## Work task
Repeat the lines below exactly as written, please, from the line with "largest_reg_flops = 256" to the line with "[run_status]", both lines included, and no others.

## Data in this exercise
************

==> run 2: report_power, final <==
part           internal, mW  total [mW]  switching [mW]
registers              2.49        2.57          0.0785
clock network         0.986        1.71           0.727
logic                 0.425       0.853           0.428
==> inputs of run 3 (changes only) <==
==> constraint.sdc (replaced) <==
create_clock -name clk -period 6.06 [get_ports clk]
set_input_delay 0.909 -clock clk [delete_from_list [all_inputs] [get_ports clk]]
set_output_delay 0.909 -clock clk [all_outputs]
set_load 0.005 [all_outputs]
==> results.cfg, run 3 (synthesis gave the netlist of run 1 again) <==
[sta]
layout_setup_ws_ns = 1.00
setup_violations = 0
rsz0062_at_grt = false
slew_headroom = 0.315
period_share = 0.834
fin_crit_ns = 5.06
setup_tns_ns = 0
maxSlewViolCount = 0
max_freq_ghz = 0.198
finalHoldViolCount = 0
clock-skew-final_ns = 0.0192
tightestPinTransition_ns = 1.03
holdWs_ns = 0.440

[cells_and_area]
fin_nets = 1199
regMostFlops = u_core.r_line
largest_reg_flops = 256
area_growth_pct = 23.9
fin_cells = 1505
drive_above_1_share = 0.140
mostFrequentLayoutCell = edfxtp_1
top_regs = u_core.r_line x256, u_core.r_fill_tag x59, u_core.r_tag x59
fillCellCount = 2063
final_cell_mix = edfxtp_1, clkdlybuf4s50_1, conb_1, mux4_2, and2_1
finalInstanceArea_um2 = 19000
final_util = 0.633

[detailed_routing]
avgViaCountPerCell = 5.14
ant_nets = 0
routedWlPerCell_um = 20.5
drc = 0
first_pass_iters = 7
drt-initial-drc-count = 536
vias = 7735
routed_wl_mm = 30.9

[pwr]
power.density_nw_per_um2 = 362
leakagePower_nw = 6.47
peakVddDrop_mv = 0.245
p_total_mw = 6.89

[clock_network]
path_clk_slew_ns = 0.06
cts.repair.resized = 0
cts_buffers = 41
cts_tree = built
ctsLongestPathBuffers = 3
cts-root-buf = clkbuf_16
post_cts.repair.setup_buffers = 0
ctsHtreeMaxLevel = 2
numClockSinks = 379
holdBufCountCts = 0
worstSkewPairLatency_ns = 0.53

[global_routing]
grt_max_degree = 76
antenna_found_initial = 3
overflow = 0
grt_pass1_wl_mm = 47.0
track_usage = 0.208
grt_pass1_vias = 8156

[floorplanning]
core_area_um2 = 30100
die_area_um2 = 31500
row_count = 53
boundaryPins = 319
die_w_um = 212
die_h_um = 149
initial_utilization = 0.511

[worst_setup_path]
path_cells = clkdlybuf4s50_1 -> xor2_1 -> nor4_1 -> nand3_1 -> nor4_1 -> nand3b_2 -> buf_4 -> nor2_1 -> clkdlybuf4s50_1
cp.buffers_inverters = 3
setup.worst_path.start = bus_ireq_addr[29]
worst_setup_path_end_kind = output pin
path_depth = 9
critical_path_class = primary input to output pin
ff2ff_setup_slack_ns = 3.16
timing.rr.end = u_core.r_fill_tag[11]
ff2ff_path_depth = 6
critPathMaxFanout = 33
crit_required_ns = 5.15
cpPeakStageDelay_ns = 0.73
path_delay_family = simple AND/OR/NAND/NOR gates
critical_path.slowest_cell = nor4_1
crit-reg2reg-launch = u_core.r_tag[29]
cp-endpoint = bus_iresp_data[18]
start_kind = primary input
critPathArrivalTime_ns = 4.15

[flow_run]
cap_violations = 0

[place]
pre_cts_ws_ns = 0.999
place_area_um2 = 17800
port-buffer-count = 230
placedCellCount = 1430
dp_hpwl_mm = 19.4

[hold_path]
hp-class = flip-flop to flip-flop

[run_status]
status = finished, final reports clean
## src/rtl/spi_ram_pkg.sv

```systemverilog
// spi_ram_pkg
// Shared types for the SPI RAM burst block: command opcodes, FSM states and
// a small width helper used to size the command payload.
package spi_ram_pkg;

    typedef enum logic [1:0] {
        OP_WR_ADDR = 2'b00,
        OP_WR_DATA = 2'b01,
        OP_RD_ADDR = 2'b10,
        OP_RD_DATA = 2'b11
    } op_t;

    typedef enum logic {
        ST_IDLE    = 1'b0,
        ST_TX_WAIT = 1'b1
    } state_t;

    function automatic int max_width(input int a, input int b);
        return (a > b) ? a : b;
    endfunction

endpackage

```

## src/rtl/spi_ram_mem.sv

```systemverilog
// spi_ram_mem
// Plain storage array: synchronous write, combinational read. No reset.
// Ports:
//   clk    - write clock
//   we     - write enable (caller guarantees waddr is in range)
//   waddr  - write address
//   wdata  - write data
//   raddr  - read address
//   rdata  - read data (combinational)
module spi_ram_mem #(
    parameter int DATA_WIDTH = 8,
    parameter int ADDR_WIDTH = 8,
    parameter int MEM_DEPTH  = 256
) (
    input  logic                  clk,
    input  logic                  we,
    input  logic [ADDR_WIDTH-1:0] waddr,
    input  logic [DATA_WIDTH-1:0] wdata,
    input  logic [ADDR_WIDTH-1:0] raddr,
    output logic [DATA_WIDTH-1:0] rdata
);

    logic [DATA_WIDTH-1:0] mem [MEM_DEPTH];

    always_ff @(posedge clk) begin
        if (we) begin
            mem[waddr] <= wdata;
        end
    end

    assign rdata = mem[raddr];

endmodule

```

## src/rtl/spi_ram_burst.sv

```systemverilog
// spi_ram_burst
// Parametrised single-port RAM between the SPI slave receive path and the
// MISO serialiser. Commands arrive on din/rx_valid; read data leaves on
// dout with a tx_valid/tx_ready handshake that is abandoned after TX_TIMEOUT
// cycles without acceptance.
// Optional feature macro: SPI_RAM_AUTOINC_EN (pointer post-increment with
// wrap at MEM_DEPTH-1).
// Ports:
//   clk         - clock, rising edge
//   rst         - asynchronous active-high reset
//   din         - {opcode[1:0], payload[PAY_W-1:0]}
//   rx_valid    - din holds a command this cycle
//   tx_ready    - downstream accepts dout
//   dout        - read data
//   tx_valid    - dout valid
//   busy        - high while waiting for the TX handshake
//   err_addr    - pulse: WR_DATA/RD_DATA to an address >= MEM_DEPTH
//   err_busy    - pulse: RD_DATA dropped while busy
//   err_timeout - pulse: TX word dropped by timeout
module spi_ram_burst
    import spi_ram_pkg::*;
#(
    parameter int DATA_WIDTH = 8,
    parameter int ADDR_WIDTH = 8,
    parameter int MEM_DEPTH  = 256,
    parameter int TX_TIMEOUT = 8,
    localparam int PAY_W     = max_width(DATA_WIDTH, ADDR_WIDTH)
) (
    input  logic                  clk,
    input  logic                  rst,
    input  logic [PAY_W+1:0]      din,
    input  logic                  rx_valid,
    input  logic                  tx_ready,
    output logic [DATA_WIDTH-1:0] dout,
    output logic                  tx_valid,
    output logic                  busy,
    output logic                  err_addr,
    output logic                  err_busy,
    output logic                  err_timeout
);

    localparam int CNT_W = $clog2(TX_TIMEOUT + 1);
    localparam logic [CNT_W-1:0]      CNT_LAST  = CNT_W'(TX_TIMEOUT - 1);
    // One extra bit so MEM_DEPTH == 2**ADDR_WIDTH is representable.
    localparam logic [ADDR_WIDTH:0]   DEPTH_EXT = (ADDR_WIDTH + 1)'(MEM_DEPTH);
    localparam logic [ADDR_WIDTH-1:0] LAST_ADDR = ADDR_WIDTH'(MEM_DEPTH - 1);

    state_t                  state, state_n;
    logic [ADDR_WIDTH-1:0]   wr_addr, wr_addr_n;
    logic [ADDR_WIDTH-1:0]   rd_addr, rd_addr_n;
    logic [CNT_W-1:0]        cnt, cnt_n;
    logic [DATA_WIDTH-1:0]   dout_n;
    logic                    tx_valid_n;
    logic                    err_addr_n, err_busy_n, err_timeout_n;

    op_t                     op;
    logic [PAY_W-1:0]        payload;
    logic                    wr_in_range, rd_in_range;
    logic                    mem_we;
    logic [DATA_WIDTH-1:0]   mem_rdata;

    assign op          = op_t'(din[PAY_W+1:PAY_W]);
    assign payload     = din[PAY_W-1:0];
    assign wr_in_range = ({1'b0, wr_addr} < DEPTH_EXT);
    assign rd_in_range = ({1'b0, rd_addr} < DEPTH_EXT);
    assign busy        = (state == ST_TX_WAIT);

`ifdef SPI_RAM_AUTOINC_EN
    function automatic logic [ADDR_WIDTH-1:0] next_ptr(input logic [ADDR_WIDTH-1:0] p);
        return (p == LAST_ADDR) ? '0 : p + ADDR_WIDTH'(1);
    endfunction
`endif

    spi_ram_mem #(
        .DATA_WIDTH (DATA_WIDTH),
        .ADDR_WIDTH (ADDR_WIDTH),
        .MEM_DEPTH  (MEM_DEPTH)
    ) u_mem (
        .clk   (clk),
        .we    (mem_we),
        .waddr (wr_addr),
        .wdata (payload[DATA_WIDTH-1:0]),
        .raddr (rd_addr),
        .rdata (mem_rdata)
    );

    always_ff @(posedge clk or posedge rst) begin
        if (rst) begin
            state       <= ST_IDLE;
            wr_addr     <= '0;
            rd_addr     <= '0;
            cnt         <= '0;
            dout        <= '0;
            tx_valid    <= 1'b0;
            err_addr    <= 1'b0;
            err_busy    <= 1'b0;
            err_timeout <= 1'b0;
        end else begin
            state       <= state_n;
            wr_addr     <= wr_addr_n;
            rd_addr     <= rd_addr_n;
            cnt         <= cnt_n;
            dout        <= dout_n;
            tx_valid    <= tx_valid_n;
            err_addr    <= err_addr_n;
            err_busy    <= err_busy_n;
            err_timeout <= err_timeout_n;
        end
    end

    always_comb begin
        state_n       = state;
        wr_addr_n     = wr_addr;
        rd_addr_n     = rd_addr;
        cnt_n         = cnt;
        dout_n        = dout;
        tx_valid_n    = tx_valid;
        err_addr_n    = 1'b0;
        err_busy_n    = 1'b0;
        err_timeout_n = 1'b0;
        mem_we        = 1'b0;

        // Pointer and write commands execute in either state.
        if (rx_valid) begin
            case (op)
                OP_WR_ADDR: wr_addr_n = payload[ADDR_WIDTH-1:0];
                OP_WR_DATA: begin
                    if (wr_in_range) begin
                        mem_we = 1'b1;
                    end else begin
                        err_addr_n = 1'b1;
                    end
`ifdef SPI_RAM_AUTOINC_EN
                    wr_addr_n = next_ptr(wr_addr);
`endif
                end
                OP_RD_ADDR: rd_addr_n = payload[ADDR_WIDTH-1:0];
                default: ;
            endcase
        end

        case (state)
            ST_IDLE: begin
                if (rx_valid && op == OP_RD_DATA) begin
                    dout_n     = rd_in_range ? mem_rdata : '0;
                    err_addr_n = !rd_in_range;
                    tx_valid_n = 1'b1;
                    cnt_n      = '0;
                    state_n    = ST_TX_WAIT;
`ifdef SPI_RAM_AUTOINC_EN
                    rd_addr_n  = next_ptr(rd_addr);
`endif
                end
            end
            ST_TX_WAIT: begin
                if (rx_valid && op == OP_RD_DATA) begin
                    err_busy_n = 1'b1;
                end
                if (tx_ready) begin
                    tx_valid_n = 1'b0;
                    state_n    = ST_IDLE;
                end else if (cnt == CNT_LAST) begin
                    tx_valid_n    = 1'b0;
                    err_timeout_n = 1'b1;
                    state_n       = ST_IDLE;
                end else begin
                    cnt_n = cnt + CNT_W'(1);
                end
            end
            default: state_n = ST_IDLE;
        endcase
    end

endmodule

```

************

## Answer area
largest_reg_flops = 256
area_growth_pct = 23.9
fin_cells = 1505
drive_above_1_share = 0.140
mostFrequentLayoutCell = edfxtp_1
top_regs = u_core.r_line x256, u_core.r_fill_tag x59, u_core.r_tag x59
fillCellCount = 2063
final_cell_mix = edfxtp_1, clkdlybuf4s50_1, conb_1, mux4_2, and2_1
finalInstanceArea_um2 = 19000
final_util = 0.633

[detailed_routing]
avgViaCountPerCell = 5.14
ant_nets = 0
routedWlPerCell_um = 20.5
drc = 0
first_pass_iters = 7
drt-initial-drc-count = 536
vias = 7735
routed_wl_mm = 30.9

[pwr]
power.density_nw_per_um2 = 362
leakagePower_nw = 6.47
peakVddDrop_mv = 0.245
p_total_mw = 6.89

[clock_network]
path_clk_slew_ns = 0.06
cts.repair.resized = 0
cts_buffers = 41
cts_tree = built
ctsLongestPathBuffers = 3
cts-root-buf = clkbuf_16
post_cts.repair.setup_buffers = 0
ctsHtreeMaxLevel = 2
numClockSinks = 379
holdBufCountCts = 0
worstSkewPairLatency_ns = 0.53

[global_routing]
grt_max_degree = 76
antenna_found_initial = 3
overflow = 0
grt_pass1_wl_mm = 47.0
track_usage = 0.208
grt_pass1_vias = 8156

[floorplanning]
core_area_um2 = 30100
die_area_um2 = 31500
row_count = 53
boundaryPins = 319
die_w_um = 212
die_h_um = 149
initial_utilization = 0.511

[worst_setup_path]
path_cells = clkdlybuf4s50_1 -> xor2_1 -> nor4_1 -> nand3_1 -> nor4_1 -> nand3b_2 -> buf_4 -> nor2_1 -> clkdlybuf4s50_1
cp.buffers_inverters = 3
setup.worst_path.start = bus_ireq_addr[29]
worst_setup_path_end_kind = output pin
path_depth = 9
critical_path_class = primary input to output pin
ff2ff_setup_slack_ns = 3.16
timing.rr.end = u_core.r_fill_tag[11]
ff2ff_path_depth = 6
critPathMaxFanout = 33
crit_required_ns = 5.15
cpPeakStageDelay_ns = 0.73
path_delay_family = simple AND/OR/NAND/NOR gates
critical_path.slowest_cell = nor4_1
crit-reg2reg-launch = u_core.r_tag[29]
cp-endpoint = bus_iresp_data[18]
start_kind = primary input
critPathArrivalTime_ns = 4.15

[flow_run]
cap_violations = 0

[place]
pre_cts_ws_ns = 0.999
place_area_um2 = 17800
port-buffer-count = 230
placedCellCount = 1430
dp_hpwl_mm = 19.4

[hold_path]
hp-class = flip-flop to flip-flop

[run_status]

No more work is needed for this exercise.